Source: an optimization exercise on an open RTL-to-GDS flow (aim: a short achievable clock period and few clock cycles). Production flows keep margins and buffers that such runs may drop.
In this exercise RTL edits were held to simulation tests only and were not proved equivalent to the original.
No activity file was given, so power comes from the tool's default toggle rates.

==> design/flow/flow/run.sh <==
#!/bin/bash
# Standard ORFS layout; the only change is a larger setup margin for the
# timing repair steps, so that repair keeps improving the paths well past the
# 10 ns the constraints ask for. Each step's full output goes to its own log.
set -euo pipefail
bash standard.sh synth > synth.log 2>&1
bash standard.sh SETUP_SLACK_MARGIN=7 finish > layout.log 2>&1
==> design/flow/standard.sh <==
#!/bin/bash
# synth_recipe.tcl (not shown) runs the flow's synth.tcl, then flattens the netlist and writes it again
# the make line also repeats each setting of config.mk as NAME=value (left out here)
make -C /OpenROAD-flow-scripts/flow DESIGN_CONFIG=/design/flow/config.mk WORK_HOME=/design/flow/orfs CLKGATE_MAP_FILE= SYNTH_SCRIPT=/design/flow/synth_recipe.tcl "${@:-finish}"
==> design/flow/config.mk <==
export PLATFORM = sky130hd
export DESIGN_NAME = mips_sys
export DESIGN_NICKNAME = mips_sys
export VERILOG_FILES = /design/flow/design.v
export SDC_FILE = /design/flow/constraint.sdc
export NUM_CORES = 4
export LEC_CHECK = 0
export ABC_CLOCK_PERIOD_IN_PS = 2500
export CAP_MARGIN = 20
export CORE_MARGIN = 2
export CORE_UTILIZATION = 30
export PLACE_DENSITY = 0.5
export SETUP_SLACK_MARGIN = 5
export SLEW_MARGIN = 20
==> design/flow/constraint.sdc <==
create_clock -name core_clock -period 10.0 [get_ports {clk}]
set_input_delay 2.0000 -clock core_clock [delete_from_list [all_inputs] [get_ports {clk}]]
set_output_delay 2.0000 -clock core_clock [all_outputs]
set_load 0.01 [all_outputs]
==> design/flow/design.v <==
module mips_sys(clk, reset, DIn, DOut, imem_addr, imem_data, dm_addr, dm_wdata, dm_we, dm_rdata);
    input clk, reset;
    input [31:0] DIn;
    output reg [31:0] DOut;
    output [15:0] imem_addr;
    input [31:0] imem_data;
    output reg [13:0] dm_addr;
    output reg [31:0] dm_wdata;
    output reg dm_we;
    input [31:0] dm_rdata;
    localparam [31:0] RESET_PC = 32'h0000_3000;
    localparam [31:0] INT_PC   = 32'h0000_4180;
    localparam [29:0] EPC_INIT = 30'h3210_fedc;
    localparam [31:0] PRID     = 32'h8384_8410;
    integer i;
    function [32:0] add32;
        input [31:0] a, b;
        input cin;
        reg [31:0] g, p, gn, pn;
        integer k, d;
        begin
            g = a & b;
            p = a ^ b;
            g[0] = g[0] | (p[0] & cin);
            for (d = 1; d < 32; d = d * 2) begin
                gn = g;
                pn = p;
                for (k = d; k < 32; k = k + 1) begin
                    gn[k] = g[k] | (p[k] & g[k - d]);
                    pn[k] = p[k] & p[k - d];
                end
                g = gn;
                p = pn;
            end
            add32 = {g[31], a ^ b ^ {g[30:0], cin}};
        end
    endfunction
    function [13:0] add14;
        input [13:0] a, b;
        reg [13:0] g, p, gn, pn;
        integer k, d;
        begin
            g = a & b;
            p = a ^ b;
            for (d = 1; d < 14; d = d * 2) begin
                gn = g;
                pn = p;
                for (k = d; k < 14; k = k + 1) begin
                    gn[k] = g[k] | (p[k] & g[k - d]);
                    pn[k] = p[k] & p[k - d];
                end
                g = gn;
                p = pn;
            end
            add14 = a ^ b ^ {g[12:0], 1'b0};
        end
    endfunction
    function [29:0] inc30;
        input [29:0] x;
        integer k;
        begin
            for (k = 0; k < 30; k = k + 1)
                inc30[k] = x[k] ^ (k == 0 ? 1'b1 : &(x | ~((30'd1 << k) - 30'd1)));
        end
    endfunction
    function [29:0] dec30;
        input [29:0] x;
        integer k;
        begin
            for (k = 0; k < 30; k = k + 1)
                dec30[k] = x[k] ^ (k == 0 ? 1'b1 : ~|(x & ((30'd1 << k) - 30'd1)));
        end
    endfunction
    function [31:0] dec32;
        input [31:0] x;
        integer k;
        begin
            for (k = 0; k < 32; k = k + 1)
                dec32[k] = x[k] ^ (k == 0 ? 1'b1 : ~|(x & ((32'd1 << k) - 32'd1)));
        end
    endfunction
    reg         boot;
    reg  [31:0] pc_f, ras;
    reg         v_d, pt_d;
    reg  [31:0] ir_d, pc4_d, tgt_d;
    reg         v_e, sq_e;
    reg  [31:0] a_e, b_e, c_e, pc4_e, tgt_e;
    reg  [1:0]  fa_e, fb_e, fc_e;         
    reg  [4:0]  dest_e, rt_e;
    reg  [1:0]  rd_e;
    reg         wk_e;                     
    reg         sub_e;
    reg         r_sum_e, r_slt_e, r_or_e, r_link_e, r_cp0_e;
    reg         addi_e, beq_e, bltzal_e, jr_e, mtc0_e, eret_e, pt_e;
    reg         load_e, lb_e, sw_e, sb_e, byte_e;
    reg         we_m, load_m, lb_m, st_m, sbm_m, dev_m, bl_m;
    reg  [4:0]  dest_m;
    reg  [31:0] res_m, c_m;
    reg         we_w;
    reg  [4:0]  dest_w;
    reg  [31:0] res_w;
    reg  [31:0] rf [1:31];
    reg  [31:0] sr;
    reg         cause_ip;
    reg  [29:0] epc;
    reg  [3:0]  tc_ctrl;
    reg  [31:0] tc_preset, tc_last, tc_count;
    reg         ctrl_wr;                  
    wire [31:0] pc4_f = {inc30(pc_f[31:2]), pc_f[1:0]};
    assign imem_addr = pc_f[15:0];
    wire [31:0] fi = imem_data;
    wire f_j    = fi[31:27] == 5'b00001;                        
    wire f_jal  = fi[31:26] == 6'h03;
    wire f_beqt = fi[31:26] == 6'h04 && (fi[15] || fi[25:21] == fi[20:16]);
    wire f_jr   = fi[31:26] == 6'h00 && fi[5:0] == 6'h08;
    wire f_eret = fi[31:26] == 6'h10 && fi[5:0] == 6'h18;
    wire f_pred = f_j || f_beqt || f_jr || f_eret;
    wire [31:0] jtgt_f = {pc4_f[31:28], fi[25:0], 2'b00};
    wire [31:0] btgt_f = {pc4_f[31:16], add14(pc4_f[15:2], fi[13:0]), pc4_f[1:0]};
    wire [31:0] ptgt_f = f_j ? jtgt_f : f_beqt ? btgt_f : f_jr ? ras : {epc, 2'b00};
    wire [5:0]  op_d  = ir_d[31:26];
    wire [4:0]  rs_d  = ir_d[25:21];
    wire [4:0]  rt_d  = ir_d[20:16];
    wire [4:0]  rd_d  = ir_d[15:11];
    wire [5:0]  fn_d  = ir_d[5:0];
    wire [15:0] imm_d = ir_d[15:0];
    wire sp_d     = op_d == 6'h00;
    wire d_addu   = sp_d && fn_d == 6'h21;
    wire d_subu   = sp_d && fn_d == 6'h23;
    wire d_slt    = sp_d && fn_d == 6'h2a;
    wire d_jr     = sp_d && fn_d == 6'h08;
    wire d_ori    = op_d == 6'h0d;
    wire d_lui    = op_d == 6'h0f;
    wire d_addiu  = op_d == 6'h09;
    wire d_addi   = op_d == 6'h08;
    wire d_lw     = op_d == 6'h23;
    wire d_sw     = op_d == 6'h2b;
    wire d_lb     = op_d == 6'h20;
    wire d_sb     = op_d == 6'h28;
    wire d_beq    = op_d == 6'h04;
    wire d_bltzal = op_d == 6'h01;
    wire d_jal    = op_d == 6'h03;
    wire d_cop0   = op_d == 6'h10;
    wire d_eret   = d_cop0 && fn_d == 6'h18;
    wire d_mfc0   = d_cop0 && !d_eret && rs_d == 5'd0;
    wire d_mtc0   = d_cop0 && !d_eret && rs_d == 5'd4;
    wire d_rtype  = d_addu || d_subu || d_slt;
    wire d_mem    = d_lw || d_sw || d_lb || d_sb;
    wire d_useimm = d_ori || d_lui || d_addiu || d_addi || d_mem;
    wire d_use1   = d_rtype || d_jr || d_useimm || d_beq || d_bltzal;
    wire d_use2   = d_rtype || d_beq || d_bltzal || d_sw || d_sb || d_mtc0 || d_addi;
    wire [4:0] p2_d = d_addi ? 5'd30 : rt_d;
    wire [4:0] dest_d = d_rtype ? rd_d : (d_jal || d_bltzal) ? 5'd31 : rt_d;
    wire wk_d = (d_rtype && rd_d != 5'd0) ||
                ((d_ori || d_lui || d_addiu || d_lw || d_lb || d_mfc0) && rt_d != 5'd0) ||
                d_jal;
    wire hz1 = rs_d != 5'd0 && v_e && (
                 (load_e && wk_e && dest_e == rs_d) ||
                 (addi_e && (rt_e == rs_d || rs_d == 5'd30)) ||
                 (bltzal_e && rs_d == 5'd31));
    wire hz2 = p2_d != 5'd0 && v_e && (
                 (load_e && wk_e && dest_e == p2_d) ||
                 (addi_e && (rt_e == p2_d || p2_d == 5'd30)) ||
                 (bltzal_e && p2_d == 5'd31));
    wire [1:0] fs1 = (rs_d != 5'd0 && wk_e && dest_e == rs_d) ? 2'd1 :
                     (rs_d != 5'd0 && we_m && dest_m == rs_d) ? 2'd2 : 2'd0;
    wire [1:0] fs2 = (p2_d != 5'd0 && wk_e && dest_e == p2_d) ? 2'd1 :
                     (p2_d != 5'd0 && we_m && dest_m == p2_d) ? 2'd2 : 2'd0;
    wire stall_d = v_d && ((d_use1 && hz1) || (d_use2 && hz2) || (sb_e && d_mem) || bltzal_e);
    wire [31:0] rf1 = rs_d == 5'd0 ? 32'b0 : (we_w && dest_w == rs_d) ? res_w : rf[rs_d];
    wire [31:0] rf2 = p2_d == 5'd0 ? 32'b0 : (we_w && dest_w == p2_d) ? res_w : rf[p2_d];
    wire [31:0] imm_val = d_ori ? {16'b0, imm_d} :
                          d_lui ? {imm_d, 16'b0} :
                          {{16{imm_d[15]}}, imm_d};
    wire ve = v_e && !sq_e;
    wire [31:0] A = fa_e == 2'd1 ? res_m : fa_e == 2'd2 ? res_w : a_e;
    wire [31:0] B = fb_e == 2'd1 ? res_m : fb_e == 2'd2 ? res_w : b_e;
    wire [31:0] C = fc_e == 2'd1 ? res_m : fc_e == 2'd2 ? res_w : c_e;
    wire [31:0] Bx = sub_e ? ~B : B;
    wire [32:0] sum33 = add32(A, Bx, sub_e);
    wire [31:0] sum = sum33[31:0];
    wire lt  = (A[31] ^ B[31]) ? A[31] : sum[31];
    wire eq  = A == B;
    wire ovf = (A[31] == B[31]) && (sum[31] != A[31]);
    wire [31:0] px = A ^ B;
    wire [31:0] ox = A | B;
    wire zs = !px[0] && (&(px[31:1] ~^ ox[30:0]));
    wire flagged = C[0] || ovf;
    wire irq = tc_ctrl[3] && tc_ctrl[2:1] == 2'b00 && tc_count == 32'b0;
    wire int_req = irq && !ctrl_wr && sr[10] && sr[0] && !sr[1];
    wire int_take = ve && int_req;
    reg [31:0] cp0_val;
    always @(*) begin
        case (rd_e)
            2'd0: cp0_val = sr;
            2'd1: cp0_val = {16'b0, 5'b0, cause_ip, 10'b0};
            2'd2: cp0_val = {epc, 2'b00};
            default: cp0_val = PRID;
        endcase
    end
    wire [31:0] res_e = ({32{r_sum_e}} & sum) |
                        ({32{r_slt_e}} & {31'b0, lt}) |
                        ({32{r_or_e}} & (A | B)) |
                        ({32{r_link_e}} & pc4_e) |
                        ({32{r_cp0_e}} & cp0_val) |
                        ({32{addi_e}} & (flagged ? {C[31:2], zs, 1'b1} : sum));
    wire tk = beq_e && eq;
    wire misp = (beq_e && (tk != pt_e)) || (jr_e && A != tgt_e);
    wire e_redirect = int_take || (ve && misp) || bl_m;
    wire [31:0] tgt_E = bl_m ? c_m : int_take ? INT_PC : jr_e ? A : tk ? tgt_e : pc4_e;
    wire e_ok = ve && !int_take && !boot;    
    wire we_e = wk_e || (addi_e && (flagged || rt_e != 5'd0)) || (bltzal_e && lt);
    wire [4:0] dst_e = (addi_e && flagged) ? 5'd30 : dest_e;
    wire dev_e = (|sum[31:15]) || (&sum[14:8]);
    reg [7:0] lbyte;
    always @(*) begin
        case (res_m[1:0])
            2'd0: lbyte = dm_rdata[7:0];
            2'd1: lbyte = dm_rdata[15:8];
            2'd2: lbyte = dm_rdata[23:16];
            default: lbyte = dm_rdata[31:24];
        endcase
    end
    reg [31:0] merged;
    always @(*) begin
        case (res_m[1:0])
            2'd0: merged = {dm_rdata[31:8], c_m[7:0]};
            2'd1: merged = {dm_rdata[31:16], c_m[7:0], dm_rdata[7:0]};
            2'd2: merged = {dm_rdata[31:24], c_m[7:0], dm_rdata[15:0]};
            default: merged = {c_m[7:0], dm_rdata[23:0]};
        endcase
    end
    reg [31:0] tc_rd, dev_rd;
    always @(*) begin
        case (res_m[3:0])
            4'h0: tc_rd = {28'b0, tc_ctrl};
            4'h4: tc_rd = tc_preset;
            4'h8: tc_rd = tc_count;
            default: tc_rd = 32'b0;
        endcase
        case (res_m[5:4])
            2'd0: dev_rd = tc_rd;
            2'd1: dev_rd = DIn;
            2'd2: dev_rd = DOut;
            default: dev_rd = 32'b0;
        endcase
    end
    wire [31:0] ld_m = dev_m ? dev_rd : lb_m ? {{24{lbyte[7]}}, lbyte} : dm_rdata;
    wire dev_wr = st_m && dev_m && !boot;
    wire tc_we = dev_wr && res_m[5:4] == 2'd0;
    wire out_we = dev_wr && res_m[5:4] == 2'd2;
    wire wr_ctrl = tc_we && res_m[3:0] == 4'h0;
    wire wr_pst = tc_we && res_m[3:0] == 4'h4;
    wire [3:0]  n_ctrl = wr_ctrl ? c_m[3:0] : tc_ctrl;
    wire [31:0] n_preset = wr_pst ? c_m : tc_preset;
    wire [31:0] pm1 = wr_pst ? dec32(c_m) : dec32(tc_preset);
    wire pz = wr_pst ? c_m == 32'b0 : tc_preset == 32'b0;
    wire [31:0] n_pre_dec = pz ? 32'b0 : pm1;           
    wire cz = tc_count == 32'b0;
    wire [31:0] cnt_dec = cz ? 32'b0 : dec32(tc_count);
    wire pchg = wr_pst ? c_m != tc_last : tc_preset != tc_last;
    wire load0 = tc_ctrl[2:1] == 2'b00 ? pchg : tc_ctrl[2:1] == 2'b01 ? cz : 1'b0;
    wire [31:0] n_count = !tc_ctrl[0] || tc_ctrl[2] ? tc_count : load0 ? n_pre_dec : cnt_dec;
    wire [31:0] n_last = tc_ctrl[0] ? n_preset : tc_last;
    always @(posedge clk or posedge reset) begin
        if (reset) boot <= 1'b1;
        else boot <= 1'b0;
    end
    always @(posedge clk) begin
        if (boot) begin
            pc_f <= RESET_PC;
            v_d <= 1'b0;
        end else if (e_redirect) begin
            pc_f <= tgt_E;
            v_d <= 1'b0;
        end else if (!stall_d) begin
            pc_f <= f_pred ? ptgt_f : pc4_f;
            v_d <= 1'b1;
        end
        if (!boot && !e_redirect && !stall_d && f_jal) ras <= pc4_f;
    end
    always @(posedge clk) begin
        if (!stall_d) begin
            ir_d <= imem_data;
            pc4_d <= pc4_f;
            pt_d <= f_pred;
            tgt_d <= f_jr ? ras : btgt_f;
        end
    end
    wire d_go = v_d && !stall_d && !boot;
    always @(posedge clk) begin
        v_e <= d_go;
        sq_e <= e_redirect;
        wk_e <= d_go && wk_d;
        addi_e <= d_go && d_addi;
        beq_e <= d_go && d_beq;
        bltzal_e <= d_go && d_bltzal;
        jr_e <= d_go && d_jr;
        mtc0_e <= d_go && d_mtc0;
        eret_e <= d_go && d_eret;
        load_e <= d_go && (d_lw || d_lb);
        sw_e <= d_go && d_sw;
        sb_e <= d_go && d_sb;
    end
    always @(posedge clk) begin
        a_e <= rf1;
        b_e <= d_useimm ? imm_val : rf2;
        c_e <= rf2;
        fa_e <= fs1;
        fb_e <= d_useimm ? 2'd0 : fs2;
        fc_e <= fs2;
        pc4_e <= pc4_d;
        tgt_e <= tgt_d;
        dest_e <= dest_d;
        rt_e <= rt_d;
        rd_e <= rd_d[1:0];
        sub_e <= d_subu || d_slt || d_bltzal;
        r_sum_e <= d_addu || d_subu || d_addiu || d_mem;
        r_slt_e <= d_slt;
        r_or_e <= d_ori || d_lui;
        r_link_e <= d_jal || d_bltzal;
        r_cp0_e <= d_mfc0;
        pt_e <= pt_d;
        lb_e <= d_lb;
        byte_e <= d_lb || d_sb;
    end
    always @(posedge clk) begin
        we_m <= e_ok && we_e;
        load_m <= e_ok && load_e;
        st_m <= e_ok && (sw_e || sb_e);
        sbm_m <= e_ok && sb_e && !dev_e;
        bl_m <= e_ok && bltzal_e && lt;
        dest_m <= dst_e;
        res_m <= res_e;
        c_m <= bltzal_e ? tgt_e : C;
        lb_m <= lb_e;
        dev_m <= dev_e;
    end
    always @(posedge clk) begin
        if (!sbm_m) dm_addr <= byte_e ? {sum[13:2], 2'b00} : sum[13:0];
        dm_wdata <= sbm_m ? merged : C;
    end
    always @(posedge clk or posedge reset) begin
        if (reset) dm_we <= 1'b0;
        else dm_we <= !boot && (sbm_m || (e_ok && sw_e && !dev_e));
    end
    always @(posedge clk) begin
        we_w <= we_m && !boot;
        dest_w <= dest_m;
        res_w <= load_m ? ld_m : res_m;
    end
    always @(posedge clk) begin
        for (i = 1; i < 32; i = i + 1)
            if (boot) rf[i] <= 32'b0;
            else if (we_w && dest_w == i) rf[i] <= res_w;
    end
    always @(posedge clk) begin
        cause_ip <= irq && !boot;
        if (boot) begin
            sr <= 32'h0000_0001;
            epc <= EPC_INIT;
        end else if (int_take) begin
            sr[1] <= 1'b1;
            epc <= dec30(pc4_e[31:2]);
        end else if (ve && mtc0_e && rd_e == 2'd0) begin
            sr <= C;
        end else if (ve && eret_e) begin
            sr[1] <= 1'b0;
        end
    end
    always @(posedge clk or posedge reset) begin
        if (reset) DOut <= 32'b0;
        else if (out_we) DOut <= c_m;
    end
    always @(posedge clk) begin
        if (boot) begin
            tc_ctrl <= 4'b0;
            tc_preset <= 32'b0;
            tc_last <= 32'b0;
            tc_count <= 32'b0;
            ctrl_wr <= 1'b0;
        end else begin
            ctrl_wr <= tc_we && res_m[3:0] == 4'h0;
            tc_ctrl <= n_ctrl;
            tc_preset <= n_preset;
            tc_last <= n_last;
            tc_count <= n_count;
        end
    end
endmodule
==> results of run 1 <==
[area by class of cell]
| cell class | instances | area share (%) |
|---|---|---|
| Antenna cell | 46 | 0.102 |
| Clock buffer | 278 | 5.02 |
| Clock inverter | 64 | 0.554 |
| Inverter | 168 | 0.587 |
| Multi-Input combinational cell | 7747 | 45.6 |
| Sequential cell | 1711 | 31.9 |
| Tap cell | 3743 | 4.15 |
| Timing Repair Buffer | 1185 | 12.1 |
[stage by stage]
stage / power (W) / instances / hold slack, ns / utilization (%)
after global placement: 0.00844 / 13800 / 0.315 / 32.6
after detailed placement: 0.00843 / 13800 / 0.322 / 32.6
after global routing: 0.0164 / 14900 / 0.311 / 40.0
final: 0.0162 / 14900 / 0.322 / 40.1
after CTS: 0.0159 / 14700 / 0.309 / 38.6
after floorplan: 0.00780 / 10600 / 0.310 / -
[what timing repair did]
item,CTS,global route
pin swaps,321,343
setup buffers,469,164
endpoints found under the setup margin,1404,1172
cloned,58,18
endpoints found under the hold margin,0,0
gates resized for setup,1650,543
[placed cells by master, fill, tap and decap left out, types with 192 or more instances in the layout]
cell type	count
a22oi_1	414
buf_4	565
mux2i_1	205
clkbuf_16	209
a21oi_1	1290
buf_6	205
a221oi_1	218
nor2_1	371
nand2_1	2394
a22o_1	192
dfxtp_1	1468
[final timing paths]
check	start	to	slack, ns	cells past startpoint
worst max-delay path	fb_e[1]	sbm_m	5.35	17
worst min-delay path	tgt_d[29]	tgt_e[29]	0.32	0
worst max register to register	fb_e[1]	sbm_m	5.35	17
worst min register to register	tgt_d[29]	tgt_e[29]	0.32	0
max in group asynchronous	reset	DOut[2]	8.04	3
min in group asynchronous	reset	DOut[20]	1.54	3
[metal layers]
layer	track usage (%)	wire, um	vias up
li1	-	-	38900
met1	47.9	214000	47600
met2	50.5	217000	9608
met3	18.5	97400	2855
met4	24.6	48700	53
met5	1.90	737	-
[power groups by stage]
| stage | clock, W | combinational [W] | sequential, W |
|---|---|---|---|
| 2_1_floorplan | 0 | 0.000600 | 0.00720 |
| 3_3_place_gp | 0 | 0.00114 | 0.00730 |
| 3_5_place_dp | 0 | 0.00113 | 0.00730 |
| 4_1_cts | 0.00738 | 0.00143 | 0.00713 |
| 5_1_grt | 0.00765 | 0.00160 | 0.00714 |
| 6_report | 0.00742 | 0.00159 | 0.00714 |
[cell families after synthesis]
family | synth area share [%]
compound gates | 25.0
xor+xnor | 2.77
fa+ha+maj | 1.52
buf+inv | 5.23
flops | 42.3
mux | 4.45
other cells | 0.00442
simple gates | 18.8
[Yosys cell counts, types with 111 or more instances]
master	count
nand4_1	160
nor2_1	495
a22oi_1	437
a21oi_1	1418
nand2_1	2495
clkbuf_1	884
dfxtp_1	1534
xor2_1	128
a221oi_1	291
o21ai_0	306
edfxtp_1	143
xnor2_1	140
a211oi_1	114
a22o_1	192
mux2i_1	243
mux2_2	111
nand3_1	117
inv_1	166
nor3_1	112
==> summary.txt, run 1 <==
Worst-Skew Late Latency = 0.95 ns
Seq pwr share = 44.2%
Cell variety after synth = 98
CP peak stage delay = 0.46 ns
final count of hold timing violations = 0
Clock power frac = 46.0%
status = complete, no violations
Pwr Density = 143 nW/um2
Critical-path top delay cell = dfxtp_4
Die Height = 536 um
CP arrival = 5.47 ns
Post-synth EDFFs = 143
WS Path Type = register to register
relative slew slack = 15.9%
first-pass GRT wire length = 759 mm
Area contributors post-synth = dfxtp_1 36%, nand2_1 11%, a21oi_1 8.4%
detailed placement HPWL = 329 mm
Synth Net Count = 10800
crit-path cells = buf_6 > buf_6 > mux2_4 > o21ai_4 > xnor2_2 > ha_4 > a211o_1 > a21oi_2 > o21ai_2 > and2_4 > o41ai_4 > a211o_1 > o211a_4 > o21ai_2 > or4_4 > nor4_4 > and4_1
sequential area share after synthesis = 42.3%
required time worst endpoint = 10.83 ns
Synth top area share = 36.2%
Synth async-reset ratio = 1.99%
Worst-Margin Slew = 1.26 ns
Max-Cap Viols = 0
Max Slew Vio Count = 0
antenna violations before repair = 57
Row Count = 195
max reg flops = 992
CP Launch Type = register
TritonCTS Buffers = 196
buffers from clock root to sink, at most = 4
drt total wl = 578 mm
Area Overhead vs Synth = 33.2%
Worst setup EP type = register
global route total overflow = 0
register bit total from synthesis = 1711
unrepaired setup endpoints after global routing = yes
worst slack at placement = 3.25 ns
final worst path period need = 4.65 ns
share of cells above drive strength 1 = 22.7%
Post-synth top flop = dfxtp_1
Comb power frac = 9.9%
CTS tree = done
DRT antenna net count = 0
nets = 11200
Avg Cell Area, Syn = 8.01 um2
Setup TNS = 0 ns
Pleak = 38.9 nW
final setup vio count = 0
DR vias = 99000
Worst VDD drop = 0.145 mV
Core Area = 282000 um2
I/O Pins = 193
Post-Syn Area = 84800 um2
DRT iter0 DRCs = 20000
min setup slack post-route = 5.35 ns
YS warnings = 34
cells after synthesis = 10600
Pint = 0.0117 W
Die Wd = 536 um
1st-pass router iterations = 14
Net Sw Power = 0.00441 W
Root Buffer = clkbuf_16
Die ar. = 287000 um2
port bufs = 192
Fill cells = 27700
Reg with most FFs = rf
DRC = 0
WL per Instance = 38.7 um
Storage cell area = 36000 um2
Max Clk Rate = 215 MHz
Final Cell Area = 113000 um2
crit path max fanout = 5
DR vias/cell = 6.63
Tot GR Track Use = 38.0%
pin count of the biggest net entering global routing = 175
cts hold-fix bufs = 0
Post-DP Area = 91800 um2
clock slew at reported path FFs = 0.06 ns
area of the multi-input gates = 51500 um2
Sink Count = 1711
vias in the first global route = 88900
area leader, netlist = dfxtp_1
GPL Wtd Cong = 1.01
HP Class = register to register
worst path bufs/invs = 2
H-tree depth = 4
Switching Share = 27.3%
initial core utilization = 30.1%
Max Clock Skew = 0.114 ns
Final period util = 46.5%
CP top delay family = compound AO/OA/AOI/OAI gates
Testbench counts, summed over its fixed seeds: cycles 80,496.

-=-=-

• **EXERCISE**: The required answer is the run of lines above, starting at the line with "sw_e <= d_go && d_sw;" and ending at the line with "dest_e <= dest_d;", reproduced exactly with both ends.

• **RESPONSE AREA**:
        sw_e <= d_go && d_sw;
        sb_e <= d_go && d_sb;
    end
    always @(posedge clk) begin
        a_e <= rf1;
        b_e <= d_useimm ? imm_val : rf2;
        c_e <= rf2;
        fa_e <= fs1;
        fb_e <= d_useimm ? 2'd0 : fs2;
        fc_e <= fs2;
        pc4_e <= pc4_d;
        tgt_e <= tgt_d;
        dest_e <= dest_d;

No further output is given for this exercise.